Collected data entries

_____

$ cat src/rtl/cal_stats.sv
module cal_stats #(
  parameter int CODE_W = 13,
  parameter int TRIALS = 10
) (
  input  logic              clk,
  input  logic              rst,
  input  logic              clear,
  input  logic              add,
  input  logic [CODE_W-1:0] code,
  output logic              last,
  output logic [CODE_W-1:0] result
);
  localparam int SUM_W = $clog2(TRIALS * (1 << (CODE_W - 1)) + 1);
  localparam int CNT_W = $clog2(TRIALS + 1);
  localparam int DIV   = TRIALS - 2;
  localparam int HALF  = DIV / 2;

  logic [SUM_W-1:0]  sum_q;
  logic [CNT_W-1:0]  cnt_q;
  logic [CODE_W-1:0] min_q, max_q;
  logic [SUM_W-1:0]  trimmed, quot, remd;

  always_ff @(posedge clk) begin
    if (rst || clear) begin
      sum_q <= '0;
      cnt_q <= '0;
      min_q <= '1;
      max_q <= '0;
    end else if (add) begin
      sum_q <= sum_q + SUM_W'(code);
      cnt_q <= cnt_q + CNT_W'(1);
      if (code < min_q) min_q <= code;
      if (code > max_q) max_q <= code;
    end
  end

  always_comb begin
    trimmed = sum_q - SUM_W'(min_q) - SUM_W'(max_q);
    quot    = trimmed / SUM_W'(DIV);
    remd    = trimmed % SUM_W'(DIV);
    result  = (remd < SUM_W'(HALF)) ? CODE_W'(quot) : CODE_W'(quot + SUM_W'(1));
  end

  assign last = add && (cnt_q == CNT_W'(TRIALS - 1));

  AST_MIN_LE_MAX: assert property (@(posedge clk) disable iff (rst)
    (cnt_q != '0) |-> (min_q <= max_q));
  AST_TRIAL_LIMIT: assert property (@(posedge clk) disable iff (rst)
    cnt_q <= CNT_W'(TRIALS));
endmodule

$ cat src/rtl/cal_trim_port.sv
module cal_trim_port #(
  parameter int CODE_W = 13,
  parameter int UNIT_W = 1
) (
  input  logic              clk,
  input  logic              rst,
  input  logic              apply,
  input  logic [UNIT_W-1:0] unit,
  input  logic [CODE_W-1:0] code,
  output logic [CODE_W-1:0] trim_code,
  output logic              trim_wr,
  output logic [UNIT_W-1:0] trim_unit
);
  localparam int UNITS = 1 << UNIT_W;

  logic [CODE_W-1:0] last_q [UNITS];

  always_ff @(posedge clk) begin
    if (rst) begin
      trim_code <= '0;
      trim_wr   <= 1'b0;
      trim_unit <= '0;
      for (int i = 0; i < UNITS; i++) last_q[i] <= '1;
    end else begin
      trim_wr <= 1'b0;
      if (apply) begin
        trim_code <= code;
        trim_unit <= unit;
        if (code != last_q[unit]) begin
          trim_wr      <= 1'b1;
          last_q[unit] <= code;
        end
      end
    end
  end

  AST_WR_NEEDS_APPLY: assert property (@(posedge clk) disable iff (rst)
    trim_wr |-> $past(apply));
endmodule

$ cat src/rtl/offset_cal_engine.sv
module offset_cal_engine
  import cal_pkg::*;
#(
  parameter int DATA_W     = 12,
  parameter int RANGE_LOG2 = 12,
  parameter int CODE_W     = RANGE_LOG2 + 1,
  parameter int TRIALS     = 10,
  parameter int UNIT_W     = 1
) (
  input  logic              clk,
  input  logic              rst,
  input  logic              cal_start,
  input  logic [UNIT_W-1:0] cal_unit,
  output logic              busy,
  output logic              done,
  output logic [CODE_W-1:0] result,
  output logic              arb_default,
  output logic [CODE_W-1:0] trim_code,
  output logic              trim_wr,
  output logic [UNIT_W-1:0] trim_unit,
  output logic              conv_req,
  input  logic              conv_done,
  input  logic [DATA_W-1:0] conv_data
);
  localparam logic [CODE_W-1:0] RANGE = CODE_W'(1) << RANGE_LOG2;

  cal_state_t        st_q;
  logic [UNIT_W-1:0] unit_q;
  logic [CODE_W-1:0] probe;
  logic              extra, step, trial_end, stats_last;
  logic [CODE_W-1:0] stats_result;

  assign step      = (st_q == ST_WAIT) && conv_done;
  assign trial_end = step && extra;

  cal_bisect #(.CODE_W(CODE_W)) bisect_i (
    .clk(clk), .rst(rst), .init(st_q == ST_INIT), .step(step),
    .is_zero(conv_data == '0), .probe(probe), .extra(extra)
  );

  cal_stats #(.CODE_W(CODE_W), .TRIALS(TRIALS)) stats_i (
    .clk(clk), .rst(rst), .clear((st_q == ST_IDLE) && cal_start),
    .add(trial_end), .code(probe), .last(stats_last), .result(stats_result)
  );

  cal_trim_port #(.CODE_W(CODE_W), .UNIT_W(UNIT_W)) trim_i (
    .clk(clk), .rst(rst), .apply(st_q == ST_APPLY), .unit(unit_q), .code(probe),
    .trim_code(trim_code), .trim_wr(trim_wr), .trim_unit(trim_unit)
  );

  always_ff @(posedge clk) begin
    if (rst) begin
      st_q        <= ST_IDLE;
      unit_q      <= '0;
      busy        <= 1'b0;
      done        <= 1'b0;
      result      <= '0;
      arb_default <= 1'b0;
      conv_req    <= 1'b0;
    end else begin
      done        <= 1'b0;
      arb_default <= 1'b0;
      conv_req    <= 1'b0;
      case (st_q)
        ST_IDLE: if (cal_start) begin
          unit_q      <= cal_unit;
          busy        <= 1'b1;
          arb_default <= (cal_unit == UNIT_W'(1));
          st_q        <= ST_INIT;
        end
        ST_INIT:  st_q <= ST_APPLY;
        ST_APPLY: begin
          conv_req <= 1'b1;
          st_q     <= ST_WAIT;
        end
        ST_WAIT: if (conv_done) begin
          if (trial_end) st_q <= stats_last ? ST_FINISH : ST_INIT;
          else           st_q <= ST_APPLY;
        end
        ST_FINISH: begin
          result <= stats_result;
          done   <= 1'b1;
          busy   <= 1'b0;
          st_q   <= ST_IDLE;
        end
        default: st_q <= ST_IDLE;
      endcase
    end
  end

  AST_REQ_SINGLE: assert property (@(posedge clk) disable iff (rst)
    conv_req |=> !conv_req);
  AST_TRIM_HELD: assert property (@(posedge clk) disable iff (rst)
    (st_q == ST_WAIT && $past(st_q) == ST_WAIT) |-> $stable(trim_code));
  AST_DONE_PULSE: assert property (@(posedge clk) disable iff (rst)
    done |=> !done);
  AST_BUSY_DROP: assert property (@(posedge clk) disable iff (rst)
    $fell(busy) |-> done);
  AST_ARB_AT_START: assert property (@(posedge clk) disable iff (rst)
    arb_default |-> $rose(busy));
  AST_RESULT_RANGE: assert property (@(posedge clk) disable iff (rst)
    done |-> (result >= CODE_W'(1) && result <= RANGE));
endmodule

_____

Please give the number of lines above that hold the word "HALF", and only that number.

2